The hierarchical corporate culture in Korea – with an emphasis on obedience – is another hurdle for young returnees.
“Individualism is taught in the West, such as freedom of speech and personal freedom. But in Korea hierarchical corporate culture, which stems from military culture, means you must obey the order coming from above, no matter what,” Park explains.
Seo Jae-chool, the principal of the Korean section of Korean International School, says the school tries to strike a balance between giving students international exposure and instilling in them Korean tradition and culture. The Korean section teaches the country’s history and social studies, provides training in tae kwon do and runs traditional music classes.
To cater for the different needs and expectation of parents, it uses English and Korean in equal measure in the classroom, while its international section is like other international schools, using English as its major medium of instruction. The Korean section strictly follows the syllabus of the Korean government, enabling students to attend universities back in South Korea.
At present, about 180 students attend the school’s Korean section while 130 students are in its international section.
Lynne Thomson, principal of the school’s international section, says Korean parents opt for the international section to broaden their children’s outlook.
“The families may be in Hong Kong for one or two years and then they will return to Korea. That is the same as other nationalities. We have Australian families who do not send their children to Australian school but they want international experience; they want something different from what they would have at home,” Thomson says.
While some parents who want their children to have a greater command of English will enrol them in the international section, others who plan to enrol their children in universities in Korea will opt for the Korean section.
Park and Ryoo admit improving their children’s proficiency in both languages while learning their native culture does not come cheap; their children are technically studying in two different international schools. On top of that, expensive housing accounts for a big chunk of their household expenses.

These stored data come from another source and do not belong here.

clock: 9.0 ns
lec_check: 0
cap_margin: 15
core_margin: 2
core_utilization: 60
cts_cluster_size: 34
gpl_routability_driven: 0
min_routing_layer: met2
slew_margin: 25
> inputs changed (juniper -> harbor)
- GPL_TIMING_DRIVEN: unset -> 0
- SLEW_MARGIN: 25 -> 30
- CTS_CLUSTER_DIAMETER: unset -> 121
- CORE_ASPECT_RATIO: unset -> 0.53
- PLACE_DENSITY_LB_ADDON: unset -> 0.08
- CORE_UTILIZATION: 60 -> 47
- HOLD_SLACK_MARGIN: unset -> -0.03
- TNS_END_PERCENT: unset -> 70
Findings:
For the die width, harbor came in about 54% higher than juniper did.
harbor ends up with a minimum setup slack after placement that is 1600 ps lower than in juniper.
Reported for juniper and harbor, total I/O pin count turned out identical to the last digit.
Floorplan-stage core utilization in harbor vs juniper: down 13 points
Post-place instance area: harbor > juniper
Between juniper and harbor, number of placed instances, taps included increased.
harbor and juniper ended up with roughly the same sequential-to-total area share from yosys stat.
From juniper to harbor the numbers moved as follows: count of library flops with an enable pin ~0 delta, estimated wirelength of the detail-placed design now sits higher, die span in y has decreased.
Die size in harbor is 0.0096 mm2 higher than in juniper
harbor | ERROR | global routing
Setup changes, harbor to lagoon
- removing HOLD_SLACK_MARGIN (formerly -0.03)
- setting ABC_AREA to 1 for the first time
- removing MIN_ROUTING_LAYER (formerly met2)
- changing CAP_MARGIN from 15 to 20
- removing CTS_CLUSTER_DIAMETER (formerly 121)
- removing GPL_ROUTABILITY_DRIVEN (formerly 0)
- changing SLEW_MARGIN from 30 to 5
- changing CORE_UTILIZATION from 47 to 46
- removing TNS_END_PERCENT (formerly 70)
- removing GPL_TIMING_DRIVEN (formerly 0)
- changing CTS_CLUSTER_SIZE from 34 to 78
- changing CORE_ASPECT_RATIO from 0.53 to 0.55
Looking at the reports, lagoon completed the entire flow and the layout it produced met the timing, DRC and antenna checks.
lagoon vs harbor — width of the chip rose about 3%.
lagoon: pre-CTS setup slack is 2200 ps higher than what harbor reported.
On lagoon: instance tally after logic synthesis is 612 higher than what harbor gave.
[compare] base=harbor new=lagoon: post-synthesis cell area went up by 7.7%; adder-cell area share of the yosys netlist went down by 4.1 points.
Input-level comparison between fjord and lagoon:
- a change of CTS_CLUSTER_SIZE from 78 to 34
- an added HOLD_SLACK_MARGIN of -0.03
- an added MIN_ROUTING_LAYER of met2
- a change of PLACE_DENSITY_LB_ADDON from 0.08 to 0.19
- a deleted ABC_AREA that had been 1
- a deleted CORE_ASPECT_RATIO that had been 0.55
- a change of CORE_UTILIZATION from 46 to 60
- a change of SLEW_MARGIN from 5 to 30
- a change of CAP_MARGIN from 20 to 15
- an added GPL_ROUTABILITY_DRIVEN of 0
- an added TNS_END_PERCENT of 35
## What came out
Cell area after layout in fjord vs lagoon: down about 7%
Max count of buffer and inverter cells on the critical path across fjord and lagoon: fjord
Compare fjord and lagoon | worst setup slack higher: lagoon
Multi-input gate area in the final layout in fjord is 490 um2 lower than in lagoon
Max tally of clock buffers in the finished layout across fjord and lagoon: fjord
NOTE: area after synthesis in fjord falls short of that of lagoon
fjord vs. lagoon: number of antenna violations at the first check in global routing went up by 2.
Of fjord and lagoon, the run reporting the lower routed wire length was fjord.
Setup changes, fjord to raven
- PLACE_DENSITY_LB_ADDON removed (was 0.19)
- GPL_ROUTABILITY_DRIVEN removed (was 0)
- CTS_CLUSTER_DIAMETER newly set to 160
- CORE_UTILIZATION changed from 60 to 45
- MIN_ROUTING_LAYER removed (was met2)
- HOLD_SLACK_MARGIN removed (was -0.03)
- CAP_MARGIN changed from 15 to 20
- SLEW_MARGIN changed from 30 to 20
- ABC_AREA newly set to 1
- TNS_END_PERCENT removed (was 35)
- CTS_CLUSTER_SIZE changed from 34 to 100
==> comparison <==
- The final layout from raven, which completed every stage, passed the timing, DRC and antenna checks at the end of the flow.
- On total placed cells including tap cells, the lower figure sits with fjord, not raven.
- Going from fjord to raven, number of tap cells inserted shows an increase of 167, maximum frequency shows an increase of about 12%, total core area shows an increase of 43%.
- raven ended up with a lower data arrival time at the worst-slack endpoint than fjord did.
==> run C: inputs <==
## cardinal_router
module cardinal_router 
#(
    parameter PACKET_SIZE = 64
)
(
    input clk, reset,                     
    output polarity,
    input cwsi,                          
    output cwri,                         
    input [PACKET_SIZE - 1:0] cwdi,      
    input ccwsi,                         
    output ccwri,                        
    input [PACKET_SIZE - 1:0] ccwdi,     
    input pesi,                          
    output peri,                         
    input [PACKET_SIZE - 1:0] pedi,      
    output cwso,                         
    input cwro,                          
    output [PACKET_SIZE - 1:0] cwdo,     
    output ccwso,                        
    input ccwro,                         
    output [PACKET_SIZE - 1:0] ccwdo,    
    output peso,                         
    input pero,                          
    output [PACKET_SIZE - 1:0] pedo      
);
export LEC_CHECK = 0
export ABC_AREA = 1
export CAP_MARGIN = 20
export CELL_PAD_IN_SITES_DETAIL_PLACEMENT = 2
export CELL_PAD_IN_SITES_GLOBAL_PLACEMENT = 2
export CORE_ASPECT_RATIO = 1.39
export CORE_MARGIN = 6
export CORE_UTILIZATION = 40
export HOLD_SLACK_MARGIN = 0.15
export MIN_ROUTING_LAYER = met2
export PLACE_DENSITY_LB_ADDON = 0.25
export SETUP_SLACK_MARGIN = 0.08
export SLEW_MARGIN = 20
export TNS_END_PERCENT = 65
create_clock -name core_clock -period 6.22 [get_ports {clk}]
run.sh (not shown) runs the stock make flow with config.mk's settings and CLKGATE_MAP_FILE=.
==> run R (differences from run C) <==
==> flow/config.mk (replaced) <==
export PLATFORM = sky130hd
export DESIGN_NAME = cardinal_router
export DESIGN_NICKNAME = cardinal_router
export VERILOG_FILES = /design/flow/design.v
export SDC_FILE = /design/flow/constraint.sdc
export NUM_CORES = 4
export LEC_CHECK = 0
export CAP_MARGIN = 20
export CORE_MARGIN = 2
export CORE_UTILIZATION = 70
export CTS_CLUSTER_SIZE = 37
export SETUP_SLACK_MARGIN = 0.63
export SLEW_MARGIN = 20
==> flow/constraint.sdc (replaced) <==
create_clock -name core_clock -period 2.53 [get_ports {clk}]
set_input_delay 0.5060 -clock core_clock [delete_from_list [all_inputs] [get_ports {clk}]]
set_output_delay 0.5060 -clock core_clock [all_outputs]
set_load 0.01 [all_outputs]
==> run Z (differences from run C) <==
==> flow/config.mk (replaced) <==
export PLATFORM = sky130hd
export DESIGN_NAME = cardinal_router
export DESIGN_NICKNAME = cardinal_router
export VERILOG_FILES = /design/flow/design.v
export SDC_FILE = /design/flow/constraint.sdc
export NUM_CORES = 4
export LEC_CHECK = 0
export CAP_MARGIN = 20
export CORE_MARGIN = 2
export CORE_UTILIZATION = 58
export SLEW_MARGIN = 20
==> flow/constraint.sdc (replaced) <==
create_clock -name core_clock -period 2.19 [get_ports {clk}]
set_input_delay 0.4380 -clock core_clock [delete_from_list [all_inputs] [get_ports {clk}]]
set_output_delay 0.4380 -clock core_clock [all_outputs]
set_load 0.01 [all_outputs]
==> run K (differences from run C) <==
==> flow/config.mk (replaced) <==
export PLATFORM = sky130hd
export DESIGN_NAME = cardinal_router
export DESIGN_NICKNAME = cardinal_router
export VERILOG_FILES = /design/flow/design.v
export SDC_FILE = /design/flow/constraint.sdc
export NUM_CORES = 4
export LEC_CHECK = 0
export CAP_MARGIN = 20
export CELL_PAD_IN_SITES_GLOBAL_PLACEMENT = 2
export CORE_MARGIN = 2
export CORE_UTILIZATION = 40
export GPL_TIMING_DRIVEN = 1
export HOLD_SLACK_MARGIN = 0.07
export SLEW_MARGIN = 20
export TNS_END_PERCENT = 25
==> flow/constraint.sdc (replaced) <==
create_clock -name core_clock -period 4.0 [get_ports {clk}]
set_input_delay 0.8000 -clock core_clock [delete_from_list [all_inputs] [get_ports {clk}]]
set_output_delay 0.8000 -clock core_clock [all_outputs]
set_load 0.01 [all_outputs]
==> qor summary <==
                                                                                   run Z                           run R               run K                           run C
Final max-slew violation count                                                         0                               -                   0                               -
Final instance area                                                            45800 um2                               -           40300 um2                               -
Multi-input gate count                                                              2558                               -                2557                               -
FFs & Latches                                                                        779                               -                 779                               -
Clock root buffer                                                              clkbuf_16                               -           clkbuf_16                               -
Clk pwr                                                                          14.0 mW                               -             7.88 mW                               -
Final HPWL DP                                                                   68400 um                        63800 um            70500 um                       113000 um
WL met3                                                                         15600 um                               -             7420 um                               -
Routability congestion estimate from global placement                              0.853                           0.864               0.834                           0.816
Global Route met1 Usage                                                            48.8%                               -               36.1%                               -
Area share of the leading cell type in the synthesized netlist                     47.8%                           47.8%               47.8%                           43.4%
Routed length on met1                                                           47600 um                               -            52000 um                               -
Vertical die dimension                                                            241 um                          220 um              290 um                          366 um
Final clock skew                                                               0.0178 ns                               -           0.0276 ns                               -
Non-clock buffer contribution to total cell area                                   20.9%                               -               11.9%                               -
Fraction of power consumed by the clock network                                    39.2%                               -               42.1%                               -
Crit path DRT                                                                    2.68 ns                               -             3.20 ns                               -
Multi-input logic area                                                         17000 um2                               -           15800 um2                               -
Portion of total power attributed to combinational logic                           17.4%                               -               13.0%                               -
End of the worst register-to-register path                            bufCwo0.memory[36]                               -  bufPeo1.memory[57]                               -
Result of the run                                               finished with violations       aborted with a tool error  no timing/DRC/antenna violations       aborted with a tool error
Last stage reached                                                                     -  clock tree synthesis (4_1_cts)                   -  clock tree synthesis (4_1_cts)
Violated checks                                                     negative setup slack                               -                   -                               -
Netlist cell types                                                                    55                              55                  55                              27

Nevertheless, many Koreans still see Hong Kong as an attractive place to stay because its close proximity to their homeland enables them to return regularly, it offers international exposure and has rapidly developing ties with South Korea, Ryoo says.
“Korea is an export-led economy that always deals with foreign parties. If I only stay in Korea and speak only Korean, I would confine myself to local work rather than international litigation,” the barrister says.
His observation is shared by Ryoo. “Sixteen years ago when I arrived in Hong Kong, most Koreans who came here were on secondment by their companies. Those who did business were usually on the wholesale level re-exporting goods via Hong Kong between Korea and mainland China and the US, instead of selling goods directly to Hong Kong people,” he says.
“Now, we see more and more Koreans starting up their own businesses at the retail level, selling a wide range of goods including clothes and cosmetics directly to Hong Kong people. I’ve even seen more Korean restaurants open in recent years,” he adds, saying the number has more than doubled since he arrived.
Ryoo does not plan to leave Hong Kong any time soon. “It is so convenient to travel between Korea and Hong Kong, taking only about three hours for a flight. Even many Hong Kong people travel a lot and have homes in places outside Hong Kong,” he says.
Park and his wife already regard the city as their second home.
“We have friends here, Koreans and people of different nationalities, including local Chinese. Even though we are away from home, we go back twice a year, while my parents and my in-laws in Korea come to see us every few months. So we don’t feel we’re staying apart at all,” Park says.